■ **Problem requirements**: For the entries below, the expected answer is the line with "- the clock period (ns, I/O delays scaled along) now", the line with "Sort run 3 and", and every line between them, exactly as written, and nothing more.

■ **Study material**:
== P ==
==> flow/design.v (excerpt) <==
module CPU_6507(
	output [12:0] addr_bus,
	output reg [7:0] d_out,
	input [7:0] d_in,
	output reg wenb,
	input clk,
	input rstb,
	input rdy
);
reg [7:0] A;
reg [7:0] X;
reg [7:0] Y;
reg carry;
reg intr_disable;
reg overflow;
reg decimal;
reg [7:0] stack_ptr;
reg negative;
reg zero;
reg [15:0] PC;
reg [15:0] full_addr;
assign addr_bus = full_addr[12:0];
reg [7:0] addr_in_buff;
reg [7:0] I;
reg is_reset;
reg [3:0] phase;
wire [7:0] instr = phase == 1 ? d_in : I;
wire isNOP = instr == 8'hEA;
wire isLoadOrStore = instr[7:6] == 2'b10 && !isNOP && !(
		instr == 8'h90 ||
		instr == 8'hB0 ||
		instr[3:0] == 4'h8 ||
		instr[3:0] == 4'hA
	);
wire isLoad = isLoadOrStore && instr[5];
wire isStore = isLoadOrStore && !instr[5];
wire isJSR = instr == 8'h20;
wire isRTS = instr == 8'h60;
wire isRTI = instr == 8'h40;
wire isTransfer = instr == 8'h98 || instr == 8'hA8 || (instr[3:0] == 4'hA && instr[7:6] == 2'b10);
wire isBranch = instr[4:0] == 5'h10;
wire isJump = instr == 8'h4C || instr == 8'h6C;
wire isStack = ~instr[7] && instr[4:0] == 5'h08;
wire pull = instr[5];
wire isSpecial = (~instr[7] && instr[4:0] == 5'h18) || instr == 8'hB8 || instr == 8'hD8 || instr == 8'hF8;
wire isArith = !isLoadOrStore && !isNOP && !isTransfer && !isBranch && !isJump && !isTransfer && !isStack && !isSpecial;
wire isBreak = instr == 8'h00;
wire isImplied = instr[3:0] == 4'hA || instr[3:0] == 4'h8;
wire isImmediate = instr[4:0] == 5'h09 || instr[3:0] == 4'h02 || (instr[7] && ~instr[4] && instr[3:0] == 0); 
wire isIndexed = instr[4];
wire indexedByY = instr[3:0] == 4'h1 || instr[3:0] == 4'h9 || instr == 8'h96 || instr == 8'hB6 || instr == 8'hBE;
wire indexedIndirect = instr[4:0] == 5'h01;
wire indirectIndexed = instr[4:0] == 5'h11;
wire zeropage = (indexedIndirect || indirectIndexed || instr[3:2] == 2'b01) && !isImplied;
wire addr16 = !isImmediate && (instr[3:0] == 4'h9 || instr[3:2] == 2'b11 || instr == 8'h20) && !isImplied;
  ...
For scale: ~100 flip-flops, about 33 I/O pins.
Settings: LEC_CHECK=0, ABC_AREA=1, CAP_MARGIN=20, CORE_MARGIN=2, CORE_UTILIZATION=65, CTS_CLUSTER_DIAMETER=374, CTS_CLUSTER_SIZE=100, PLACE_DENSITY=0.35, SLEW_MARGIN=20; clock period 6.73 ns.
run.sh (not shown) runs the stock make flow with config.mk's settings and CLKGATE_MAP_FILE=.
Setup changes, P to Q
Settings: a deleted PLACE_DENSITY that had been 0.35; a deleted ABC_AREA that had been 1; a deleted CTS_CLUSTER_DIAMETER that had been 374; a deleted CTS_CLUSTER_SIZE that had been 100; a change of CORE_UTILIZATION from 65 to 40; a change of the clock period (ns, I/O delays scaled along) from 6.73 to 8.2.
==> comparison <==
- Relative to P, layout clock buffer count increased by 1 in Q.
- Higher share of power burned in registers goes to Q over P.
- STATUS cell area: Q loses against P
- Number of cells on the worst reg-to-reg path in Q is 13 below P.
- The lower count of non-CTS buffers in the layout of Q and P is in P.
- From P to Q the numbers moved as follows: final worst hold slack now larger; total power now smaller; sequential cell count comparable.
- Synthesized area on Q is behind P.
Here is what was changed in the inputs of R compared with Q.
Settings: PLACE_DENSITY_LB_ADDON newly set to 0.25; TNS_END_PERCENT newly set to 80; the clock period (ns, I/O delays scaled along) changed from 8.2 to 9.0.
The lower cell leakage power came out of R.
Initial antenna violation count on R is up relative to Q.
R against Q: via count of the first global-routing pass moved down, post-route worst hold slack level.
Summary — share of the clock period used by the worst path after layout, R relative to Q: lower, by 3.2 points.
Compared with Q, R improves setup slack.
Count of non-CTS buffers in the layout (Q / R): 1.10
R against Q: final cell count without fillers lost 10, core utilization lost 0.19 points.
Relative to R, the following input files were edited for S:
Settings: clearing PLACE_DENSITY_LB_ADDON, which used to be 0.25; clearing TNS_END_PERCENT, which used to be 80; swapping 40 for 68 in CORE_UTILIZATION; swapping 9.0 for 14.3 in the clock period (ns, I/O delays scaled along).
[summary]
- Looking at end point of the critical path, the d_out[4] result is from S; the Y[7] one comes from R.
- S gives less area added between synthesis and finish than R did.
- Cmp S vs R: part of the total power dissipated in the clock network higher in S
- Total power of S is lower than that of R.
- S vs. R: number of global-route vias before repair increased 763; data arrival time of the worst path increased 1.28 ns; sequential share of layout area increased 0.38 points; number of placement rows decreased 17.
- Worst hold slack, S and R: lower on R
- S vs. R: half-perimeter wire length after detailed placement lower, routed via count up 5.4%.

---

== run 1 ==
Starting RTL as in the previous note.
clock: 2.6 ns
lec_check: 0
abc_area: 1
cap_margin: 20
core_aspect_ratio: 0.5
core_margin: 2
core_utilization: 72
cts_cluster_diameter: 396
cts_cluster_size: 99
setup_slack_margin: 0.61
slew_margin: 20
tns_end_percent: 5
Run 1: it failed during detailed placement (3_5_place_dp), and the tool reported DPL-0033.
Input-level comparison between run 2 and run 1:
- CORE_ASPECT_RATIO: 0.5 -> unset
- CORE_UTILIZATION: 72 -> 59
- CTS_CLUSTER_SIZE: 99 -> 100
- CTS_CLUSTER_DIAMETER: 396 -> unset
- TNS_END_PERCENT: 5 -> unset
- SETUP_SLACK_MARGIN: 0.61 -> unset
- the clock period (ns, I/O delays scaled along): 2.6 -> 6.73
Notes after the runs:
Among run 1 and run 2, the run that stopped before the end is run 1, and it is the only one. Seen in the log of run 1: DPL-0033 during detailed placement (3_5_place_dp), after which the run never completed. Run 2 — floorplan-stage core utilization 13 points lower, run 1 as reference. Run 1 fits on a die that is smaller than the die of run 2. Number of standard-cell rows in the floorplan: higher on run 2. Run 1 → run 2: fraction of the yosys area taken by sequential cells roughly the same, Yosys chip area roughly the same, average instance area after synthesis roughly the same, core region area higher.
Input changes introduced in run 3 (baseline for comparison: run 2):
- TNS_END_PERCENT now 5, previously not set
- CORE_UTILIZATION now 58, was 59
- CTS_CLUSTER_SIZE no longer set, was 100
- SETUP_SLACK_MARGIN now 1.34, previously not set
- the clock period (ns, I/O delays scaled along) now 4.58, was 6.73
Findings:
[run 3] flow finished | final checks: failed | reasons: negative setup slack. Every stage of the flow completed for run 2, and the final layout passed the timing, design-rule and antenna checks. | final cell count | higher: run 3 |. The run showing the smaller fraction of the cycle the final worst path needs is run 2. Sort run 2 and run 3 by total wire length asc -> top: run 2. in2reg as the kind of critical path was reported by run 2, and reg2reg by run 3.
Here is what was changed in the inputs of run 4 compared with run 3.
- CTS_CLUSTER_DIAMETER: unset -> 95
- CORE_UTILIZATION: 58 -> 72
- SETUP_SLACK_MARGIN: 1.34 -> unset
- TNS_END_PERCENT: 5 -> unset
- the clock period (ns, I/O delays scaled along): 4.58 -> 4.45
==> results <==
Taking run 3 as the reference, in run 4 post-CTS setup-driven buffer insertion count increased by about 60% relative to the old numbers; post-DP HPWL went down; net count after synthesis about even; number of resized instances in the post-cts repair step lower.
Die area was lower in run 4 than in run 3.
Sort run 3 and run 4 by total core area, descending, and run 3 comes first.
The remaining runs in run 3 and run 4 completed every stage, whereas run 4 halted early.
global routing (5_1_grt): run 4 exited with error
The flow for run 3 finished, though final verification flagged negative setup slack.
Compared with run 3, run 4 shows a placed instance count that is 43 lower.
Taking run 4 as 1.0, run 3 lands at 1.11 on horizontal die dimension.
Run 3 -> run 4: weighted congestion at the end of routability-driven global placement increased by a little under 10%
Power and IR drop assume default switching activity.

■ **Solution to the problem**:
- the clock period (ns, I/O delays scaled along) now 4.58, was 6.73
Findings:
[run 3] flow finished | final checks: failed | reasons: negative setup slack. Every stage of the flow completed for run 2, and the final layout passed the timing, design-rule and antenna checks. | final cell count | higher: run 3 |. The run showing the smaller fraction of the cycle the final worst path needs is run 2. Sort run 2 and run 3 by total wire length asc -> top: run 2. in2reg as the kind of critical path was reported by run 2, and reg2reg by run 3.
Here is what was changed in the inputs of run 4 compared with run 3.
- CTS_CLUSTER_DIAMETER: unset -> 95
- CORE_UTILIZATION: 58 -> 72
- SETUP_SLACK_MARGIN: 1.34 -> unset
- TNS_END_PERCENT: 5 -> unset
- the clock period (ns, I/O delays scaled along): 4.58 -> 4.45
==> results <==
Taking run 3 as the reference, in run 4 post-CTS setup-driven buffer insertion count increased by about 60% relative to the old numbers; post-DP HPWL went down; net count after synthesis about even; number of resized instances in the post-cts repair step lower.
Die area was lower in run 4 than in run 3.
Sort run 3 and run 4 by total core area, descending, and run 3 comes first.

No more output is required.